WHAT IS BEING ASKED: The full listing should be reproduced exactly as it appears.
[DATA SUPPLIED — start]
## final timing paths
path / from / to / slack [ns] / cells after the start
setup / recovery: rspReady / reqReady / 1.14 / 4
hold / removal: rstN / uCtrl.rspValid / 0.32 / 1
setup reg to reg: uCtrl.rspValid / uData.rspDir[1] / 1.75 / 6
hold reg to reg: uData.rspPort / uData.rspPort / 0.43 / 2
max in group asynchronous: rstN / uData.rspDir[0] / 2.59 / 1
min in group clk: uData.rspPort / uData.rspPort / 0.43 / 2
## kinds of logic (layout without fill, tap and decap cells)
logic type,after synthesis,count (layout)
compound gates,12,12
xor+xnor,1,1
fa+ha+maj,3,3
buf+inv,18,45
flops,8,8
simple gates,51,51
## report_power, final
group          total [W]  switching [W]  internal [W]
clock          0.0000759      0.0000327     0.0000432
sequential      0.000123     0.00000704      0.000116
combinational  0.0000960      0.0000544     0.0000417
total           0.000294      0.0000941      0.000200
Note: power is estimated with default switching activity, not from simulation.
$ cat config.mk
export PLATFORM = sky130hd
export DESIGN_NAME = pfx_modp1_adder
export DESIGN_NICKNAME = d
export VERILOG_FILES = /design/src/rtl/pfx_modp1_pkg.sv /design/src/rtl/pfx_modp1_csa.sv /design/src/rtl/pfx_modp1_prefix.sv /design/src/rtl/pfx_modp1_ripple.sv /design/src/rtl/pfx_modp1_adder.sv
export SDC_FILE = /design/constraint.sdc
export NUM_CORES = 1
export LEC_CHECK = 0
export BUFFER_PORTS_ARGS = -buffer_cell sky130_fd_sc_hd__clkbuf_2
export CORE_MARGIN = 2
export CORE_UTILIZATION = 38
export DETAILED_ROUTE_END_ITERATION = 12
export SLEW_MARGIN = 30
export SYNTH_ARGS = -nofsm -noshare
export SYNTH_HDL_FRONTEND = slang
export SYNTH_HIERARCHICAL = 1
export SYNTH_SLANG_ARGS = --single-unit
$ cat constraint.sdc
create_clock -name vclk -period 35.5
set_clock_uncertainty 0.1 [all_clocks]
set_input_delay 10.65 -clock vclk [all_inputs]
set_output_delay 10.65 -clock vclk [all_outputs]
set_load 0.01 [all_outputs]
$ cat src/rtl/pfx_modp1_pkg.sv
package pfx_modp1_pkg;

  // number of doubling stages a prefix tree needs to span w bits
  function automatic int unsigned prefix_levels(input int unsigned w);
    int unsigned l;
    l = 0;
    while ((32'd1 << l) < w) l++;
    return l;
  endfunction

endpackage

$ cat src/rtl/pfx_modp1_csa.sv
// carry-save add of x, y and the constant all-ones word (i.e. x + y - 1)
module pfx_modp1_csa #(
  parameter int unsigned W = 10
) (
  input  logic [W-1:0] x_i,
  input  logic [W-1:0] y_i,
  output logic [W-1:0] sv_o,
  output logic [W-1:0] cv_o
);

  logic [W-1:0] or_xy;

  assign or_xy = x_i | y_i;
  assign sv_o  = ~(x_i ^ y_i);
  assign cv_o  = {or_xy[W-2:0], 1'b0};

  logic unused_top;
  assign unused_top = or_xy[W-1];

endmodule

$ cat src/rtl/pfx_modp1_prefix.sv
// log-depth group-generate tree, no carry-in; grp_g_o[i] is carry into bit i+1
module pfx_modp1_prefix #(
  parameter int unsigned W = 10
) (
  input  logic [W-1:0] a_i,
  input  logic [W-1:0] b_i,
  output logic [W-1:0] grp_g_o
);

  localparam int unsigned LV = pfx_modp1_pkg::prefix_levels(W);

  logic [LV:0][W-1:0] gl;
  logic [LV:0][W-1:0] pl;

  assign gl[0] = a_i & b_i;
  assign pl[0] = a_i ^ b_i;

  for (genvar lv = 0; lv < LV; lv++) begin : g_lvl
    localparam int unsigned D = 32'd1 << lv;
    for (genvar i = 0; i < W; i++) begin : g_bit
      if (i >= D) begin : g_merge
        assign gl[lv+1][i] = gl[lv][i] | (pl[lv][i] & gl[lv][i-D]);
        assign pl[lv+1][i] = pl[lv][i] & pl[lv][i-D];
      end else begin : g_pass
        assign gl[lv+1][i] = gl[lv][i];
        assign pl[lv+1][i] = pl[lv][i];
      end
    end
  end

  assign grp_g_o = gl[LV];

  logic unused_p;
  assign unused_p = ^pl[LV];

endmodule

$ cat src/rtl/pfx_modp1_ripple.sv
// plain ripple-carry adder, carry-out dropped
module pfx_modp1_ripple #(
  parameter int unsigned W = 9
) (
  input  logic [W-1:0] a_i,
  input  logic [W-1:0] b_i,
  input  logic         cin_i,
  output logic [W-1:0] sum_o
);

  logic [W-1:0] c;

  assign c[0] = cin_i;

  for (genvar i = 0; i < W; i++) begin : g_fa
    assign sum_o[i] = a_i[i] ^ b_i[i] ^ c[i];
    if (i < W - 1) begin : g_cy
      assign c[i+1] = (a_i[i] & b_i[i]) | (c[i] & (a_i[i] ^ b_i[i]));
    end
  end

endmodule
==> config.mk <==
export PLATFORM = sky130hd
export DESIGN_NAME = simd_sas_unit
export DESIGN_NICKNAME = d
export VERILOG_FILES = /design/src/rtl/simd_sas_pkg.sv /design/src/rtl/sas_lane_map.sv /design/src/rtl/sas_addsub.sv /design/src/rtl/sas_shift.sv /design/src/rtl/simd_sas_unit.sv
export SDC_FILE = /design/constraint.sdc
export NUM_CORES = 1
export LEC_CHECK = 0
export ABC_AREA = 0
export BUFFER_PORTS_ARGS = -buffer_cell sky130_fd_sc_hd__buf_4
export CORE_ASPECT_RATIO = 1.25
export CORE_MARGIN = 5
export CORE_UTILIZATION = 40
export DETAILED_ROUTE_END_ITERATION = 7
export HOLD_SLACK_MARGIN = 0.06
export MAX_ROUTING_LAYER = met4
export PLACE_DENSITY = 0.62
export SLEW_MARGIN = 10
export SYNTH_ARGS = -nofsm -noshare
export SYNTH_HDL_FRONTEND = slang
export SYNTH_SLANG_ARGS = --single-unit
==> constraint.sdc <==
create_clock -name clk -period 0.8 [get_ports clk]
set_clock_uncertainty 0.1 [all_clocks]
set_input_delay 0.16 -clock clk [delete_from_list [all_inputs] [get_ports clk]]
set_output_delay 0.16 -clock clk [all_outputs]
set_load 0.05 [all_outputs]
[DATA SUPPLIED — finish]
ANSWER TO THE EXERCISE:
## final timing paths
path / from / to / slack [ns] / cells after the start
setup / recovery: rspReady / reqReady / 1.14 / 4
hold / removal: rstN / uCtrl.rspValid / 0.32 / 1
setup reg to reg: uCtrl.rspValid / uData.rspDir[1] / 1.75 / 6
hold reg to reg: uData.rspPort / uData.rspPort / 0.43 / 2
max in group asynchronous: rstN / uData.rspDir[0] / 2.59 / 1
min in group clk: uData.rspPort / uData.rspPort / 0.43 / 2
## kinds of logic (layout without fill, tap and decap cells)
logic type,after synthesis,count (layout)
compound gates,12,12
xor+xnor,1,1
fa+ha+maj,3,3
buf+inv,18,45
flops,8,8
simple gates,51,51
## report_power, final
group          total [W]  switching [W]  internal [W]
clock          0.0000759      0.0000327     0.0000432
sequential      0.000123     0.00000704      0.000116
combinational  0.0000960      0.0000544     0.0000417
total           0.000294      0.0000941      0.000200
Note: power is estimated with default switching activity, not from simulation.
$ cat config.mk
export PLATFORM = sky130hd
export DESIGN_NAME = pfx_modp1_adder
export DESIGN_NICKNAME = d
export VERILOG_FILES = /design/src/rtl/pfx_modp1_pkg.sv /design/src/rtl/pfx_modp1_csa.sv /design/src/rtl/pfx_modp1_prefix.sv /design/src/rtl/pfx_modp1_ripple.sv /design/src/rtl/pfx_modp1_adder.sv
export SDC_FILE = /design/constraint.sdc
export NUM_CORES = 1
export LEC_CHECK = 0
export BUFFER_PORTS_ARGS = -buffer_cell sky130_fd_sc_hd__clkbuf_2
export CORE_MARGIN = 2
export CORE_UTILIZATION = 38
export DETAILED_ROUTE_END_ITERATION = 12
export SLEW_MARGIN = 30
export SYNTH_ARGS = -nofsm -noshare
export SYNTH_HDL_FRONTEND = slang
export SYNTH_HIERARCHICAL = 1
export SYNTH_SLANG_ARGS = --single-unit
$ cat constraint.sdc
create_clock -name vclk -period 35.5
set_clock_uncertainty 0.1 [all_clocks]
set_input_delay 10.65 -clock vclk [all_inputs]
set_output_delay 10.65 -clock vclk [all_outputs]
set_load 0.01 [all_outputs]
$ cat src/rtl/pfx_modp1_pkg.sv
package pfx_modp1_pkg;

  // number of doubling stages a prefix tree needs to span w bits
  function automatic int unsigned prefix_levels(input int unsigned w);
    int unsigned l;
    l = 0;
    while ((32'd1 << l) < w) l++;
    return l;
  endfunction

endpackage

$ cat src/rtl/pfx_modp1_csa.sv
// carry-save add of x, y and the constant all-ones word (i.e. x + y - 1)
module pfx_modp1_csa #(
  parameter int unsigned W = 10
) (
  input  logic [W-1:0] x_i,
  input  logic [W-1:0] y_i,
  output logic [W-1:0] sv_o,
  output logic [W-1:0] cv_o
);

  logic [W-1:0] or_xy;

  assign or_xy = x_i | y_i;
  assign sv_o  = ~(x_i ^ y_i);
  assign cv_o  = {or_xy[W-2:0], 1'b0};

  logic unused_top;
  assign unused_top = or_xy[W-1];

endmodule

$ cat src/rtl/pfx_modp1_prefix.sv
// log-depth group-generate tree, no carry-in; grp_g_o[i] is carry into bit i+1
module pfx_modp1_prefix #(
  parameter int unsigned W = 10
) (
  input  logic [W-1:0] a_i,
  input  logic [W-1:0] b_i,
  output logic [W-1:0] grp_g_o
);

  localparam int unsigned LV = pfx_modp1_pkg::prefix_levels(W);

  logic [LV:0][W-1:0] gl;
  logic [LV:0][W-1:0] pl;

  assign gl[0] = a_i & b_i;
  assign pl[0] = a_i ^ b_i;

  for (genvar lv = 0; lv < LV; lv++) begin : g_lvl
    localparam int unsigned D = 32'd1 << lv;
    for (genvar i = 0; i < W; i++) begin : g_bit
      if (i >= D) begin : g_merge
        assign gl[lv+1][i] = gl[lv][i] | (pl[lv][i] & gl[lv][i-D]);
        assign pl[lv+1][i] = pl[lv][i] & pl[lv][i-D];
      end else begin : g_pass
        assign gl[lv+1][i] = gl[lv][i];
        assign pl[lv+1][i] = pl[lv][i];
      end
    end
  end

  assign grp_g_o = gl[LV];

  logic unused_p;
  assign unused_p = ^pl[LV];

endmodule

$ cat src/rtl/pfx_modp1_ripple.sv
// plain ripple-carry adder, carry-out dropped
module pfx_modp1_ripple #(
  parameter int unsigned W = 9
) (
  input  logic [W-1:0] a_i,
  input  logic [W-1:0] b_i,
  input  logic         cin_i,
  output logic [W-1:0] sum_o
);

  logic [W-1:0] c;

  assign c[0] = cin_i;

  for (genvar i = 0; i < W; i++) begin : g_fa
    assign sum_o[i] = a_i[i] ^ b_i[i] ^ c[i];
    if (i < W - 1) begin : g_cy
      assign c[i+1] = (a_i[i] & b_i[i]) | (c[i] & (a_i[i] ^ b_i[i]));
    end
  end

endmodule
==> config.mk <==
export PLATFORM = sky130hd
export DESIGN_NAME = simd_sas_unit
export DESIGN_NICKNAME = d
export VERILOG_FILES = /design/src/rtl/simd_sas_pkg.sv /design/src/rtl/sas_lane_map.sv /design/src/rtl/sas_addsub.sv /design/src/rtl/sas_shift.sv /design/src/rtl/simd_sas_unit.sv
export SDC_FILE = /design/constraint.sdc
export NUM_CORES = 1
export LEC_CHECK = 0
export ABC_AREA = 0
export BUFFER_PORTS_ARGS = -buffer_cell sky130_fd_sc_hd__buf_4
export CORE_ASPECT_RATIO = 1.25
export CORE_MARGIN = 5
export CORE_UTILIZATION = 40
export DETAILED_ROUTE_END_ITERATION = 7
export HOLD_SLACK_MARGIN = 0.06
export MAX_ROUTING_LAYER = met4
export PLACE_DENSITY = 0.62
export SLEW_MARGIN = 10
export SYNTH_ARGS = -nofsm -noshare
export SYNTH_HDL_FRONTEND = slang
export SYNTH_SLANG_ARGS = --single-unit
==> constraint.sdc <==
create_clock -name clk -period 0.8 [get_ports clk]
set_clock_uncertainty 0.1 [all_clocks]
set_input_delay 0.16 -clock clk [delete_from_list [all_inputs] [get_ports clk]]
set_output_delay 0.16 -clock clk [all_outputs]
set_load 0.05 [all_outputs]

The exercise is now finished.